I wanted to define a mixin to use with Form classes that would add extra JS. So, I tried how Form.Media would behave with inheritance, and it turns out they don't merge. For example:

class A(Form):
    class Media:
        js = ('jquery.js', 'a.js')

class B(Form):
    class Media:
        js = ('jquery.js', 'b.js')

class C(A, B):
    pass

I expected:

C.Media.js == ('jquery.js', 'a.js', 'b.js')

But that results instead in:

C.Media.js = ('jquery.js', 'a.js')

Eventually, I wanted to push it a bit further and use a Mixin, having exactly the same but with A(object) instead of A(Form).

Can I work on a patch for this ?

Thanks for your support

Change History (7)

comment:1 by James Pic, 8 years ago

Type: BugNew feature

comment:2 by Tim Graham, 8 years ago

Summary: Form.Media inheritanceMake Form subclasses combine Form.Media from all parents

I'm not sure if that's a good idea. As the documentation says about Meta, "Normal Python name resolution rules apply. If you have multiple base classes that declare a Meta inner class, only the first one will be used. This means the child’s Meta, if it exists, otherwise the Meta of the first parent, etc." There was a slightly related thread on django-developers were it was discussed that model Meta inheritance should be explicit rather than automatic. Can you think of any precedents in Django where automatic merging similar to what you proposed takes place?

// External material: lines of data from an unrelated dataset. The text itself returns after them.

==> config.mk <==
export PLATFORM = sky130hd
export DESIGN_NAME = cartridge_bank_mapper
export DESIGN_NICKNAME = d
export VERILOG_FILES = /design/src/hdl/cbm_pkg.sv /design/src/hdl/cbm_ram.sv /design/src/hdl/cartridge_bank_mapper.sv
export SDC_FILE = /design/constraint.sdc
export NUM_CORES = 1
export LEC_CHECK = 0
export BUFFER_PORTS_ARGS = -buffer_cell sky130_fd_sc_hd__clkbuf_2
export CORE_AREA = 2 2 344 380
export DETAILED_ROUTE_END_ITERATION = 16
export DIE_AREA = 0 0 346 382
export HOLD_SLACK_MARGIN = 0.06
export PLACE_DENSITY_LB_ADDON = 0.08
export SYNTH_ARGS = -nofsm -noshare
export SYNTH_HDL_FRONTEND = slang
export SYNTH_HIERARCHICAL = 1
export SYNTH_SLANG_ARGS = --single-unit
==> constraint.sdc <==
create_clock -name i_clk -period 3 [get_ports i_clk]
set_input_delay 0.3 -clock i_clk [delete_from_list [all_inputs] [get_ports i_clk]]
set_output_delay 0.3 -clock i_clk [all_outputs]
set_load 0.01 [all_outputs]
==> src/hdl/cbm_pkg.sv <==
package cbm_pkg;

    localparam logic [1:0] FUNC_CPU_RD = 2'd0;
    localparam logic [1:0] FUNC_CPU_WR = 2'd1;
    localparam logic [1:0] FUNC_PPU_RD = 2'd2;

    localparam logic [2:0] TGT_OPEN = 3'd0;
    localparam logic [2:0] TGT_PRG  = 3'd1;
    localparam logic [2:0] TGT_RAM  = 3'd2;
    localparam logic [2:0] TGT_CHR  = 3'd3;
    localparam logic [2:0] TGT_NT   = 3'd4;

    localparam logic [1:0] CFG_VARIANT  = 2'd0;
    localparam logic [1:0] CFG_PRG_MASK = 2'd1;
    localparam logic [1:0] CFG_CHR_MASK = 2'd2;

    localparam logic [11:0] REG_PAGE  = 12'h7EF;
    localparam logic [7:0]  RAM_PAGE  = 8'h7F;
    localparam logic [3:0]  REG_MIRROR = 4'h6;
    localparam logic [3:0]  REG_PRG0_A = 4'hA;
    localparam logic [3:0]  REG_PRG0_B = 4'hB;
    localparam logic [3:0]  REG_PRG1_A = 4'hC;
    localparam logic [3:0]  REG_PRG1_B = 4'hD;
    localparam logic [3:0]  REG_PRG2_A = 4'hE;
    localparam logic [3:0]  REG_PRG2_B = 4'hF;
    localparam logic [3:0]  REG_CHR_LAST = 4'h5;

    localparam logic [7:0] PRG_FIXED_BANK = 8'hFF;
    localparam logic [7:0] PRG0_RESET = 8'h00;
    localparam logic [7:0] PRG1_RESET = 8'h01;
    localparam logic [7:0] PRG2_RESET = 8'hFE;

    typedef struct packed {
        logic [1:0]  func;
        logic [15:0] address;
        logic [7:0]  write_data;
    } t_in_item;

    typedef struct packed {
        logic [2:0]  target;
        logic [20:0] rom_address;
        logic [10:0] nametable_address;
        logic [7:0]  read_data;
    } t_out_item;

endpackage

==> src/hdl/cbm_ram.sv <==
module cbm_ram #(
    parameter int DEPTH = 128
) (
    input  logic                     i_clk,
    input  logic                     i_rst_n,
    input  logic                     i_en,
    input  logic                     i_we,
    input  logic [$clog2(DEPTH)-1:0] i_addr,
    input  logic [7:0]               i_wdata,
    output logic [7:0]               o_rdata
);

    // Entries that were never written read as zero through their valid bits.
    logic [7:0]       r_mem [DEPTH];
    logic [7:0]       r_rdata;
    logic [DEPTH-1:0] r_valid;
    logic             r_valid_q;

    always_ff @(posedge i_clk) begin
        if (i_en) begin
            r_rdata <= r_mem[i_addr];
        end
        if (i_en && i_we) begin
            r_mem[i_addr] <= i_wdata;
        end
    end

    always_ff @(posedge i_clk) begin
        if (!i_rst_n) begin
            r_valid   <= '0;
            r_valid_q <= 1'b0;
        end else begin
            if (i_en) begin
                r_valid_q <= r_valid[i_addr];
            end
            if (i_en && i_we) begin
                r_valid[i_addr] <= 1'b1;
            end
        end
    end

    assign o_rdata = r_valid_q ? r_rdata : 8'd0;

endmodule

==> src/hdl/cartridge_bank_mapper.sv <==
// Cartridge bank mapper: translates one CPU or PPU bus access per item.
// The input channel carries the access kind, the address and the write byte.
// The output channel returns the target, the banked ROM address, the
// nametable address and, for CPU reads of 0x7F00-0x7FFF, the RAM byte.
// Items are registered at the edge that accepts them; without stalls a new
// item can be accepted in every cycle, so throughput is one item per cycle.
// The internal RAM is a single-port synchronous memory with a registered read;
// a write in one cycle is seen by a read in the next, so no interlock exists.
// Bank registers are updated at the edge that accepts a register write.
// Configuration is written through a plain write port; the user must write it
// only while the block is idle; the block does not enforce it. Reset restores
// the default bank registers and masks, and clears one valid bit per RAM entry
// at once, so the RAM reads as zero after reset. When the receiver stalls, the
// output register holds its item and input is accepted only once it has left.
module cartridge_bank_mapper #(
    parameter int RAM_DEPTH = 128
) (
    input  logic               i_clk,
    input  logic               i_rst_n,
    input  logic               i_in_valid,
    output logic               o_in_ready,
    input  cbm_pkg::t_in_item  i_in_item,
    output logic               o_out_valid,
    input  logic               i_out_ready,
    output cbm_pkg::t_out_item o_out_item,
    input  logic               i_cfg_we,
    input  logic [1:0]         i_cfg_index,
    input  logic [7:0]         i_cfg_wdata
);

    localparam int IDX_W = $clog2(RAM_DEPTH);

    logic       r_variant;
    logic [7:0] r_prg_mask;
    logic [7:0] r_chr_mask;
    logic [7:0] r_prg_bank [3];
    logic [7:0] r_chr_bank [6];
    logic       r_mirror_v;

    logic               r_out_valid;
    cbm_pkg::t_out_item r_out;
    logic               r_ram_read;

    logic               accept;
    logic               reg_wr;
    logic               ram_hit;
    logic               ram_we;
    logic [7:0]         ram_rdata;
    logic [13:0]        pa;
    logic [7:0]         prg_bank;
    logic [7:0]         chr_bank;
    logic               page;
    cbm_pkg::t_out_item n_out;

    assign o_in_ready = !r_out_valid || i_out_ready;
    assign accept     = i_in_valid && o_in_ready;

    assign reg_wr  = (i_in_item.func == cbm_pkg::FUNC_CPU_WR)
                     && (i_in_item.address[15:4] == cbm_pkg::REG_PAGE);
    assign ram_hit = ((i_in_item.func == cbm_pkg::FUNC_CPU_RD)
                      || (i_in_item.func == cbm_pkg::FUNC_CPU_WR))
                     && (i_in_item.address[15:8] == cbm_pkg::RAM_PAGE);
    assign ram_we  = ram_hit && (i_in_item.func == cbm_pkg::FUNC_CPU_WR);
    assign pa      = i_in_item.address[13:0];

    always_comb begin
        if (i_in_item.address[14:13] == 2'd3) begin
            prg_bank = cbm_pkg::PRG_FIXED_BANK;
        end else begin
            prg_bank = r_prg_bank[i_in_item.address[14:13]];
        end
        prg_bank = prg_bank & r_prg_mask;

        if (!pa[12]) begin
            chr_bank = {r_chr_bank[{2'b00, pa[11]}][7:1], pa[10]};
        end else begin
            chr_bank = r_chr_bank[3'd2 + {1'b0, pa[11:10]}];
        end
        chr_bank = chr_bank & r_chr_mask;

        if (r_variant) begin
            page = r_chr_bank[{2'b00, pa[11]}][7];
        end else if (r_mirror_v) begin
            page = pa[10];
        end else begin
            page = pa[11];
        end

        n_out = '0;
        unique case (i_in_item.func)
            cbm_pkg::FUNC_CPU_RD, cbm_pkg::FUNC_CPU_WR: begin
                if (i_in_item.address[15]) begin
                    n_out.target      = cbm_pkg::TGT_PRG;
                    n_out.rom_address = {prg_bank, i_in_item.address[12:0]};
                end else if (ram_hit) begin
                    n_out.target = cbm_pkg::TGT_RAM;
                end
            end
            cbm_pkg::FUNC_PPU_RD: begin
                if (!pa[13]) begin
                    n_out.target      = cbm_pkg::TGT_CHR;
                    n_out.rom_address = {3'd0, chr_bank, pa[9:0]};
                end else begin
                    n_out.target            = cbm_pkg::TGT_NT;
                    n_out.nametable_address = {page, pa[9:0]};
                end
            end
            default: begin
                n_out = '0;
            end
        endcase
    end

    cbm_ram #(
        .DEPTH(RAM_DEPTH)
    ) u_ram (
        .i_clk   (i_clk),
        .i_rst_n (i_rst_n),
        .i_en    (accept),
        .i_we    (ram_we),
        .i_addr  (i_in_item.address[IDX_W-1:0]),
        .i_wdata (i_in_item.write_data),
        .o_rdata (ram_rdata)
    );

    always_ff @(posedge i_clk) begin
        if (!i_rst_n) begin
            r_variant     <= 1'b0;
            r_prg_mask    <= 8'hFF;
            r_chr_mask    <= 8'hFF;
            r_prg_bank[0] <= cbm_pkg::PRG0_RESET;
            r_prg_bank[1] <= cbm_pkg::PRG1_RESET;
            r_prg_bank[2] <= cbm_pkg::PRG2_RESET;
            for (int i = 0; i < 6; i++) begin
                r_chr_bank[i] <= 8'd0;
            end
            r_mirror_v    <= 1'b0;
            r_out_valid   <= 1'b0;
            r_ram_read    <= 1'b0;
        end else begin
            if (i_cfg_we) begin
                unique case (i_cfg_index)
                    cbm_pkg::CFG_VARIANT:  r_variant  <= i_cfg_wdata[0];
                    cbm_pkg::CFG_PRG_MASK: r_prg_mask <= i_cfg_wdata;
                    cbm_pkg::CFG_CHR_MASK: r_chr_mask <= i_cfg_wdata;
                    default: begin
                    end
                endcase
            end
            if (accept && reg_wr) begin
                priority if (i_in_item.address[3:0] <= cbm_pkg::REG_CHR_LAST) begin
                    r_chr_bank[i_in_item.address[2:0]] <= i_in_item.write_data;
                end else if (i_in_item.address[3:0] == cbm_pkg::REG_MIRROR) begin
                    r_mirror_v <= i_in_item.write_data[0];
                end else if (i_in_item.address[3:0] == cbm_pkg::REG_PRG0_A
                             || i_in_item.address[3:0] == cbm_pkg::REG_PRG0_B) begin
                    r_prg_bank[0] <= i_in_item.write_data;
                end else if (i_in_item.address[3:0] == cbm_pkg::REG_PRG1_A
                             || i_in_item.address[3:0] == cbm_pkg::REG_PRG1_B) begin
                    r_prg_bank[1] <= i_in_item.write_data;
                end else if (i_in_item.address[3:0] == cbm_pkg::REG_PRG2_A
                             || i_in_item.address[3:0] == cbm_pkg::REG_PRG2_B) begin
                    r_prg_bank[2] <= i_in_item.write_data;
                end else begin
                end
            end
            if (accept) begin
                r_out_valid <= 1'b1;
                r_ram_read  <= ram_hit && !ram_we;
            end else if (i_out_ready) begin
                r_out_valid <= 1'b0;
            end
        end
    end

    always_ff @(posedge i_clk) begin
        if (accept) begin
            r_out <= n_out;
        end
    end

    assign o_out_valid                  = r_out_valid;
    assign o_out_item.target            = r_out.target;
    assign o_out_item.rom_address       = r_out.rom_address;
    assign o_out_item.nametable_address = r_out.nametable_address;
    assign o_out_item.read_data         = r_ram_read ? ram_rdata : 8'd0;

endmodule
# Word-level counts from Yosys, hierarchy flattened
# Memory sizes are Yosys's and may differ from the RTL's. A register that Yosys moved wholly into a read port is not among the register bits.
# Index checks and enable logic that the tools add are counted.
# W data, S select, Z words.
[totals]
ff_bits = 184
mem_bits_rw = 1096
in_bits = 41
out_inout_bits = 45
elab_cells = 116
n_memories = 3
[classes]
add_sub_neg = 1
order_cmp = 3
eq_ne = 14
muxes = 52
n_bitwise = 7
n_reduce_logical = 25
[mem_list]
columns = ["memory", "words", "word_bits", "rd", "rd_ports_with_merged_regs", "wr", "line_no", "source"]
rows = [
  ["u_ram.r_mem", 128, 8, 1, 1, 1, "cbm_ram.sv:14", "logic [7:0] r_mem [DEPTH];"],
  ["r_chr_bank", 6, 8, 2, 0, 6, "cartridge_bank_mapper.sv:37", "logic [7:0] r_chr_bank [6];"],
  ["r_prg_bank", 3, 8, 1, 0, 3, "cartridge_bank_mapper.sv:36", "logic [7:0] r_prg_bank [3];"],
]
[ops]
columns = ["cell", "n"]
rows = [
  ["$or A128 B128 Y128", 1],
  ["$mux W8", 8],
  ["$pmux W24 S2", 1],
  ["$mux W1", 35],
  ["$eq A4 B4 Y1 const B", 6],
  ["$mux W21", 1],
  ["$mux W18", 1],
  ["$and A8 B8 Y8", 2],
  ["$eq A12 B11 Y1 const B", 1],
  ["$eq A8 B7 Y1 const B", 1],
  ["$logic_and A1 B1 Y1", 8],
  ["$lt A7 B8 Y1 const B", 1],
  ["$reduce_and A2 Y1", 4],
  ["$reduce_or A8 Y1", 1],
  ["$bmux W1 S7", 1],
  ["$demux W1 S7", 1],
  ["$ge A7 B1 Y1 const B", 1],
  ["$eq A2 B2 Y1 const B", 3],
  ["$mux W3", 2],
  ["$logic_or A1 B1 Y1", 5],
  ["$eq A2 B1 Y1 const B", 2],
  ["$eq A4 B3 Y1 const B", 1],
  ["$le A4 B3 Y1 const B", 1],
  ["$logic_not A2 Y1", 2],
  ["8 further kinds", 12],
]

# Longest topological paths before layout
# Gate-level depths: netlist of the first run.
[depth]
depth_word = 11
ltp_mapped = 11
ltp_nobuf = 8

# By module
# Netlist of the first run, hierarchy kept.
[modules_own_cells]
columns = ["mod", "n_inst", "cells_per_inst", "area_each_um2", "seq_area_each_um2"]
rows = [
  ["cbm_ram", 1, 2693, 45354.7, 33572.2],
  ["cartridge_bank_mapper", 1, 456, 5562.8, 3553.4],
]

# Least setup slack after synthesis of the first run
# Ideal clock, no wire load.
[synth_timing]
path_kind = "register -> register"
from = "register r_out_valid (netlist: o_out_valid)"
to = "memory u_ram.r_mem[101][0] (enable)"
setup_time_ns = 0.374
arrival_time_ns = 2.546
required_time_ns = 2.626
path_slack_ns = 0.080
stages_incl_launch_ff = 9
path_buffers = 3
period_less_slack_ns = 2.920
cell_sequence = "dfxtp_1 > nand2b_1 > and2_1 > buf_2 > and2_1 > clkbuf_1 > nand3_1 > buf_2 > nor2_1"
[synth_between]
elab_chain_len = 6
[synth_rtl]
columns = ["item", "line_no", "source"]
rows = [
  ["start: declaration", "cartridge_bank_mapper.sv:40", "logic r_out_valid;"],
  ["start signal: assignment", "cartridge_bank_mapper.sv:138", "r_out_valid <= 1'b0;"],
  ["start signal: assignment", "cartridge_bank_mapper.sv:168", "r_out_valid <= 1'b1;"],
  ["start signal: assignment", "cartridge_bank_mapper.sv:171", "r_out_valid <= 1'b0;"],
  ["$logic_not A1 Y1", "cartridge_bank_mapper.sv:55", "assign o_in_ready = !r_out_valid || i_out_ready;"],
  ["$logic_or A1 B1 Y1", "cartridge_bank_mapper.sv:55", ""],
  ["via o_in_ready", "cartridge_bank_mapper.sv:21", "output logic o_in_ready,"],
  ["$logic_and A1 B1 Y1", "cartridge_bank_mapper.sv:56", "assign accept = i_in_valid && o_in_ready;"],
  ["via accept", "cartridge_bank_mapper.sv:44", "logic accept;"],
  ["$logic_and A1 B1 Y1", "cbm_ram.sv:23", "if (i_en && i_we) begin"],
  ["$mux W1", "cbm_ram.sv:23", ""],
  ["$mux W1 (implied by the code)", "cbm_ram.sv:24", "r_mem[i_addr] <= i_wdata;"],
  ["end: declaration", "cbm_ram.sv:14", ""],
]
# The timed path passes the listed nets, and every way through them passes these cells.

==> results of run 1 <==
path summary, 6_finish.rpt:
check                startpoint            endpoint  slack [ns]  cells after the start
max reg2reg  u_ram/r_mem[15][0]    u_ram/r_rdata[0]        0.23                      7
min reg2reg   u_ram/r_valid[70]   u_ram/r_valid[70]        0.46                      1
min                i_in_item[3]  u_ram/r_mem[76][3]        0.08                      1
max          u_ram/r_mem[15][0]    u_ram/r_rdata[0]        0.23                      7
cell usage in the layout, fill, tap and decap left out, types with 21 or more instances in the layout:
cell	synthesis	routed
buf_12	0	59
nand3_1	44	44
clkinv_2	0	28
and2_1	34	30
dlygate4sd3_1	0	33
mux2i_1	179	179
a221oi_1	108	108
clkbuf_1	93	23
nor3_1	44	44
o221ai_1	22	22
mux4_2	79	79
clkbuf_16	0	141
o21ai_0	53	53
dfxtp_1	149	149
a21oi_1	55	55
clkbuf_2	0	73
o22ai_1	65	65
o21a_1	130	130
a22oi_1	85	85
buf_4	30	434
nand2_1	170	170
nor2b_1	27	21
a22o_1	24	24
mux2_1	21	21
a221o_1	22	22
nor2_1	203	200
edfxtp_1	1137	1137
mux2_2	66	66
flip-flops by register name, summed over array words and instances (netlist names), 8 cells and up:
| name | cells |
|---|---|
| o_out_item | 35 |
| r_chr_bank | 46 |
| r_prg_mask | 8 |
| u_ram/r_mem | 1024 |
| u_ram/r_valid | 128 |
| r_chr_mask | 8 |
| r_prg_bank | 24 |
| u_ram/r_rdata | 8 |
power groups by stage:
stage                     logic, mW  registers (mW)  clock network (mW)
final                          2.69            19.6                17.3
after global placement         2.61            20.0                   0
after global routing           2.78            19.6                18.3
after floorplan                1.11            20.0                   0
after CTS                      2.66            19.6                17.6
after detailed placement       2.62            20.0                   0
layout make-up:
| class | instances | area share |
|---|---|---|
| multi-input cells | 1628 | 0.204 |
| well taps | 1680 | 0.0341 |
| diodes | 5 | 0.000203 |
| inverters | 9 | 0.000568 |
| repair buffers | 603 | 0.0841 |
| flip-flops and latches | 1286 | 0.602 |
| clock inverters | 81 | 0.0135 |
| clock buffers | 177 | 0.0615 |
cell families (layout without fill, tap and decap cells):
family | after synthesis | in the layout | synth area share
other | 0 | 5 | 0
DFF | 1286 | 1286 | 0.729
AOI/OAI and AO/OA | 677 | 677 | 0.100
buffers and inverters | 235 | 870 | 0.0248
muxes | 345 | 345 | 0.0894
and+or+nand+nor | 606 | 606 | 0.0564
worst max-delay path: cells and delay by family (launching register included):
family	cells	cell delay, ns
mux	1	0.27
compound gates	5	1.65
buf+inv	1	0.23
flops	1	0.37
what timing repair did:
item                                    4_1_cts  5_1_grt
setup buffers                                 0        0
endpoints found under the setup margin        0        1
hold buffers                                 33        0
gates resized for setup                       0        1
endpoints found under the hold margin        74        0
layer usage:
metal	vias to the layer above	track usage
li1	13600	-
met1	16900	0.367
met2	1709	0.425
met3	358	0.0446
met4	2	0.114
met5	-	0
==> impl_metrics.json, run 1 <==
{
  "outcome": "complete, no violations",
  "numPortBuffers": 85,
  "switching_share": 0.228,
  "dr.pass1.iters": 5,
  "initial_core_util": 0.397,
  "total_power_mw": 39.6,
  "relSlewSlack": 0.245,
  "vdd_drop_max_mv": 0.529,
  "worst_slack_ns": 0.229,
  "fp.coreArea_sq_um": 128000,
  "design_area_sq_um": 61700,
  "crit_slowest_cell": "a2111oi_1",
  "placementRows": 138,
  "dpl-instance-area_sq_um": 56700,
  "fin_nets": 3708,
  "powerDensity_nw_per_um2": 641,
  "routed_wl_mm": 179,
  "clk_latency_ns": 0.78,
  "post_route_cells_drive_above_1_share": 0.258,
  "setup_viol": 0,
  "synth_top_area_share": 0.671,
  "instances_no_fill": 5469,
  "hold_class": "in -> reg",
  "post_drt_via_cell_ratio": 5.95,
  "dieArea_sq_um": 132000,
  "max-cap-violations": 0,
  "hold_viol_final": 0,
  "fin_crit_ns": 2.77,
  "yosysWarnings": 6,
  "wl_met2_mm": 83.4,
  "grtUsageTotal": 0.268,
  "async_reset_ff_frac": 0,
  "pwr-share-comb": 0.068,
  "slowest_delay_ns": 0.88,
  "syn_nets": 3190,
  "routedWlPerCell_microns": 32.7,
  "avgSynthCellArea_sq_um": 16.2,
  "synth-seq-cells": 1286,
  "grt_pass1_vias": 32100,
  "synth_most_common_cell": "edfxtp_1",
  "cp.arrival_ns": 3.30,
  "regArea_sq_um": 37100,
  "drt.antenna.violating_nets": 0,
  "clock-sinks": 1286,
  "p_int_mw": 30.5,
  "p_leak_nw": 21.3,
  "clk_path_buf_depth": 3,
  "multi_input_area_sq_um": 12600,
  "clkSlewWorstSetupHoldPaths_ns": 0.07,
  "tns_ns": 0,
  "die_height_microns": 382,
  "routed-via-count": 32600,
  "slew_violations": 0,
  "start_kind": "register",
  "synth.cell_area_sq_um": 50900,
  "fin_skew_ns": 0.0274,
  "critPathRequiredTime_ns": 3.53,
  "holdWs_ns": 0.0843,
  "pre_cts_slack_ns": -0.525,
  "yosysTopAreaCell": "edfxtp_1",
  "dp_hpwl_mm": 119,
  "top_layer": "met5",
  "rsz0062_at_grt": "no",
  "crit_type": "reg -> reg",
  "synth.distinct_cells": 84,
  "synthTopCellsByCount": "edfxtp_1, nor2_1, mux2i_1, nand2_1, dfxtp_1",
  "finalWeightedCongestion": 0.907,
  "endpoint_kind": "register",
  "timing.final.crit_share": 0.924,
  "fill_cells": 11000,
  "dp_cells": 5173,
  "grt_pass1_wl_mm": 250,
  "critPathMaxFanout": 1,
  "postSynthCellCount": 3149,
  "wl_met3_mm": 13.7,
  "switching_power_mw": 9.02,
  "drc": 0,
  "pwr-share-clk": 0.437,
  "drt_iter0_drc": 3879,
  "synthToLayoutAreaGrowth_pct": 21.2,
  "synth-edff-count": 1137,
  "root_buffer": "clkbuf_16",
  "seq_area_frac_synth": 0.729,
  "die_w_microns": 346,
  "clock.fmax_mhz": 361,
  "met1_length_mm": 74.3,
  "grt_max_degree": 113,
  "max_slew.worst_pin.slew_ns": 1.13,
  "fin_util": 0.482,
  "seq_power_share": 0.495,
  "synthFlopType": "edfxtp_1",
  "gr-total-overflow": 0,
  "cts_made_buffers": 139,
  "io_pins": 86,
  "cts_tree": "built",
  "antenna_found_initial": 6,
  "synthTopCellsByArea": "edfxtp_1, dfxtp_1, mux2i_1, mux4_2, o21a_1",
  "ctsHtreeMaxLevel": 4,
  "worstPathCellList": "mux2_2 -> a221oi_1 -> o221ai_1 -> a2111oi_1 -> buf_4 -> a311oi_1 -> a311o_1"
}
No activity file was read; power rests on OpenSTA's default activity.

By the way, we're thinking about ways to replace Media with a better solution, although no solution seems imminent (#22298).

comment:3 by James Pic, 8 years ago

Thanks for re-centering the discussion. I understand this design decision. However, explicit inheritance doesn't fix it:

In [3]: from django.forms.forms import Media

In [4]: class MediaA(Media):
   ...:     js = ('jquery.js', 'a.js')
   ...:     

In [5]: 

In [5]: class MediaB(Media):
   ...:     js = ('jquery.js', 'b.js')
   ...:     

In [6]: class MediaC(MediaA, MediaB):
   ...:     pass
   ...: 

In [7]: MediaC.js
Out[7]: ('jquery.js', 'a.js')

Shouldn't we be expecting MediaC.js = ('jquery.js', 'a.js', 'b.js') here ? I can't think of any case where we wouldn't: this multiple inheritance is after all, explicit.

Version 0, edited 8 years ago by James Pic (next)

comment:4 by Tim Graham, 8 years ago

Triage Stage: UnreviewedAccepted

I don't know, I guess we could see what the code looks like. I'm just wary of investing time in something that's discouraged and/or headed toward deprecation. Of course, I guess there are people love it.

comment:5 by James Pic, 7 years ago

Yes, because currently we can not know if we should or not add a media. For example this would allow it:

class YourForm(forms.Form):
    def add_media(self, media):
        if not media.js.find('jquery.js'):  # might have been added from another app?
            media.js.add('/yourapp/jquery.js')
        media.js.add('b.js')

Also, probably we should be limited to one Media object per request.

comment:6 by James Pic, 7 years ago

Absolutely agree with Tim, which is why i didn't invest time on this, but in adapters instead.

Full comment on the corresponding PR: https://github.com/django/django/pull/9743

comment:7 by Johannes Maron, 7 years ago

Honestly, I would prefer the "normal" inheritance, where attributes overwrite one another. I am not a big fan of the magic Django does in Model.Meta. Its drives complexity and is inconsistent too. It makes migrations and the state builder a pain... anyways. Forms. I do want to repeat the same mistakes here.

Python overwrites attributes by default and I for one would want to keep it that way.